_TASK DATA_.
[config.mk]
export PLATFORM = sky130hd
export DESIGN_NAME = adder_seq_ctrl
export DESIGN_NICKNAME = d
export VERILOG_FILES = /design/src/rtl/adder_seq_ctrl.sv
export SDC_FILE = /design/constraint.sdc
export NUM_CORES = 1
export LEC_CHECK = 0
export ABC_AREA = 0
export BUFFER_PORTS_ARGS = -buffer_cell sky130_fd_sc_hd__buf_2
export CAP_MARGIN = 5
export CELL_PAD_IN_SITES_DETAIL_PLACEMENT = 0
export CELL_PAD_IN_SITES_GLOBAL_PLACEMENT = 1
export CORE_MARGIN = 2
export CORE_UTILIZATION = 40
export CTS_BUF_LIST = sky130_fd_sc_hd__clkbuf_16
export DETAILED_ROUTE_END_ITERATION = 7
export PLACE_DENSITY_LB_ADDON = 0.1
export REMOVE_ABC_BUFFERS = 1
export SLEW_MARGIN = 5
export SYNTH_ARGS = -nofsm -noshare
export SYNTH_HDL_FRONTEND = slang
export SYNTH_SLANG_ARGS = --single-unit
[constraint.sdc]
create_clock -name clk -period 2.6 [get_ports clk]
set_input_delay 0.52 -clock clk [delete_from_list [all_inputs] [get_ports clk]]
set_output_delay 0.52 -clock clk [all_outputs]
set_load 0.01 [all_outputs]
[src/rtl/adder_seq_ctrl.sv]
// Multi-cycle sequencer driving a shared 6-bit adder for ADD/SUB/INC/MUL.
// Results and flags are returned through a valid/ready handshake.
//
// state | meaning
// IDLE  | in_ready=1, waiting for a request; adder operands zero
// EXEC1 | first adder pass (ADD/INC result, or SUB a + ~b)
// EXEC2 | SUB second pass: tmp + 1
// MULI  | shift-and-add iterations i = 0..5
// DONE  | out_valid pulse, back to IDLE
module adder_seq_ctrl (
  input  logic       clk,
  input  logic       rst,
  input  logic       in_valid,
  output logic       in_ready,
  input  logic [1:0] op,
  input  logic [5:0] a,
  input  logic [5:0] b,
  output logic [5:0] add_a,
  output logic [5:0] add_b,
  input  logic [5:0] add_r,
  input  logic       add_cf,
  output logic       out_valid,
  output logic [5:0] r,
  output logic       cf,
  output logic       sf,
  output logic       zf
);

  localparam logic [1:0] OP_ADD = 2'b00;
  localparam logic [1:0] OP_SUB = 2'b01;
  localparam logic [1:0] OP_INC = 2'b10;
  localparam logic [1:0] OP_MUL = 2'b11;

  typedef enum logic [2:0] {
    S_IDLE  = 3'd0,
    S_EXEC1 = 3'd1,
    S_EXEC2 = 3'd2,
    S_MULI  = 3'd3,
    S_DONE  = 3'd4
  } state_t;

  state_t     state, state_nxt;
  logic [1:0] op_q;
  logic [5:0] a_q, b_q;
  logic [5:0] tmp, acc;
  logic       c1, ov;
  logic [2:0] cnt;

  logic       accept;
  logic       mul_bit;
  logic [5:0] a_shl;
  logic [5:0] a_lost;
  logic [5:0] acc_nxt;
  logic       ov_nxt;

  assign accept  = in_valid & in_ready;
  assign mul_bit = b_q[cnt];
  assign a_shl   = a_q << cnt;
  // Bits of a pushed past bit 5 by the shift; any of them set means overflow.
  assign a_lost  = a_q >> (3'd6 - cnt);
  assign acc_nxt = mul_bit ? add_r : acc;
  assign ov_nxt  = ov | (mul_bit & (add_cf | (|a_lost)));

  always_ff @(posedge clk) begin
    if (rst) state <= S_IDLE;
    else     state <= state_nxt;
  end

  always_comb begin
    state_nxt = state;
    case (state)
      S_IDLE:  if (accept) state_nxt = (op == OP_MUL) ? S_MULI : S_EXEC1;
      S_EXEC1: state_nxt = (op_q == OP_SUB) ? S_EXEC2 : S_DONE;
      S_EXEC2: state_nxt = S_DONE;
      S_MULI:  if (cnt == 3'd5) state_nxt = S_DONE;
      S_DONE:  state_nxt = S_IDLE;
      default: state_nxt = S_IDLE;
    endcase
  end

  always_comb begin
    in_ready  = 1'b0;
    out_valid = 1'b0;
    add_a     = 6'd0;
    add_b     = 6'd0;
    case (state)
      S_IDLE:  in_ready = 1'b1;
      S_EXEC1: begin
        add_a = a_q;
        case (op_q)
          OP_SUB:  add_b = ~b_q;
          OP_INC:  add_b = 6'd1;
          default: add_b = b_q;
        endcase
      end
      S_EXEC2: begin
        add_a = tmp;
        add_b = 6'd1;
      end
      S_MULI: begin
        add_a = acc;
        add_b = mul_bit ? a_shl : 6'd0;
      end
      S_DONE:  out_valid = 1'b1;
      default: ;
    endcase
  end

  always_ff @(posedge clk) begin
    if (rst) begin
      op_q <= OP_ADD;
      a_q  <= 6'd0;
      b_q  <= 6'd0;
      tmp  <= 6'd0;
      c1   <= 1'b0;
      acc  <= 6'd0;
      ov   <= 1'b0;
      cnt  <= 3'd0;
      r    <= 6'd0;
      cf   <= 1'b0;
      sf   <= 1'b0;
      zf   <= 1'b0;
    end else begin
      case (state)
        S_IDLE: if (accept) begin
          op_q <= op;
          a_q  <= a;
          b_q  <= b;
          acc  <= 6'd0;
          ov   <= 1'b0;
          cnt  <= 3'd0;
        end
        S_EXEC1: begin
          if (op_q == OP_SUB) begin
            tmp <= add_r;
            c1  <= add_cf;
          end else begin
            r  <= add_r;
            cf <= add_cf;
            sf <= add_r[5];
            zf <= (add_r == 6'd0);
          end
        end
        S_EXEC2: begin
          r  <= add_r;
          cf <= c1 | add_cf;
          sf <= add_r[5];
          zf <= (add_r == 6'd0);
        end
        S_MULI: begin
          acc <= acc_nxt;
          ov  <= ov_nxt;
          cnt <= cnt + 3'd1;
          if (cnt == 3'd5) begin
            r  <= acc_nxt;
            cf <= ov_nxt;
            sf <= acc_nxt[5];
            zf <= (acc_nxt == 6'd0);
          end
        end
        default: ;
      endcase
    end
  end

endmodule

==> results.py, run 1 <==
metrics = {
    "yosys": {
        "synthArstFlopShare_pct": 0,
        "synthDominantCellAreaShare_pct": 34.4,
        "synth.most_common_cell": "nand2_1",
        "syn_inst": 317,
        "synth_cell_types": 50,
        "synth_area_leaders": "dfxtp_1 34%, nand2_1 7.1%, mux2i_1 6.5%",
        "synth_top_cell_by_area": "dfxtp_1",
        "ys_ff_latch": 42,
        "yosysSeqAreaShare_pct": 34.4,
        "synth_ff_type": "dfxtp_1",
        "netlist_area_um2": 2450,
        "ys_top_cells_by_count": "46 x nand2_1, 42 x dfxtp_1, 34 x nor2_1, 26 x a21oi_1, 17 x inv_1",
        "synth_edf_count": 0,
        "postSynthAreaPerCell_um2": 7.72,
        "yosys_warnings": 0,
    },
    "placement": {
        "gp_congestion": 0.850,
        "io_buffers": 46,
        "hpwlAfterDp_um": 4880,
        "dp_cells": 425,
        "place_area_um2": 2750,
    },
    "route": {
        "drc": 0,
        "drt-initial-drc-count": 179,
        "wire_per_inst_um": 15.7,
        "vias_per_cell": 5.49,
        "vias": 2376,
        "firstDrtPassIters": 4,
        "ant_nets": 0,
        "wl_um": 6790,
    },
    "clock_tree": {
        "cts_tree": "built",
        "clock_sinks": 42,
        "cts_root_buffer": "clkbuf_16",
        "ctsResizeCount": 0,
        "cts_inserted_buffers": 5,
        "cts-hold-fix-buffers": 0,
        "htree_levels": 2,
        "clk_latency_ns": 0.29,
        "clk_path_buf_depth": 2,
        "path_clk_slew_ns": 0.06,
        "postCtsSetupRepairBufs": 0,
    },
    "floorplan": {
        "core_um2": 5920,
        "start_util_pct": 41.3,
        "dieArea_um2": 6760,
        "row_count": 28,
        "die_h_um": 82.2,
        "io_pins": 47,
        "die_w_um": 82.2,
    },
    "grt": {
        "antenna_found_initial": 0,
        "grt_pass1_vias": 2069,
        "gr-total-overflow": 0,
        "grt_max_degree": 26,
        "grt_pass1_wl_um": 10700,
        "grt_use_total_pct": 20.9,
    },
    "critical_path": {
        "crit_fanout": 8,
        "startpoint_type": "flip-flop",
        "cp_data_required_time_ns": 2.08,
        "path_class": "reg -> out",
        "endpoint_kind": "output pin",
        "arrival_ns": 1.86,
    },
    "outcome": {
        "status": "complete, no violations",
    },
    "sta": {
        "finalHoldViolCount": 0,
        "slew-limit-headroom_pct": 55.5,
        "clock_skew_ns": 0.00640,
        "min_period_ns": 2.38,
        "fin_crit_sh_pct": 91.5,
        "rsz0062_at_grt": "no",
        "max_freq_mhz": 420,
        "tightestPinTransition_ns": 0.666,
        "setup_viol": 0,
        "timing.final.max_slew_violations": 0,
    },
    "cells_and_area": {
        "antenna_cells": 0,
        "area_growth_pct": 18.1,
        "layoutNonFillerInstCount": 433,
        "fillers": 627,
        "layout-drive-gt1-share_pct": 20.7,
        "fin_area_um2": 2890,
        "utilization_pct": 48.8,
        "nNetsFinal": 385,
    },
    "power": {
        "powerDensity_nw_per_um2": 548,
        "leakagePower_nw": 1.13,
        "max-vdd-ir-drop_mv": 0.248,
    },
    "min_path": {
        "min_path_type": "in -> reg",
    },
    "job": {
        "cap_violations": 0,
    },
}
-- layout by cell type, fill, tap and decap left out, drive strengths merged, types with 7 or more instances in the layout --
cell type / count
nand2: 46
a22oi: 7
dfxtp: 42
buf: 57
a31oi: 9
nand3: 12
mux2i: 16
nor2: 34
a21oi: 26
mux2: 9
inv: 18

_EXERCISE AIM_. Return each line from the material that includes the string "constraint".

_RESPONSE AREA_.
export SDC_FILE = /design/constraint.sdc
[constraint.sdc]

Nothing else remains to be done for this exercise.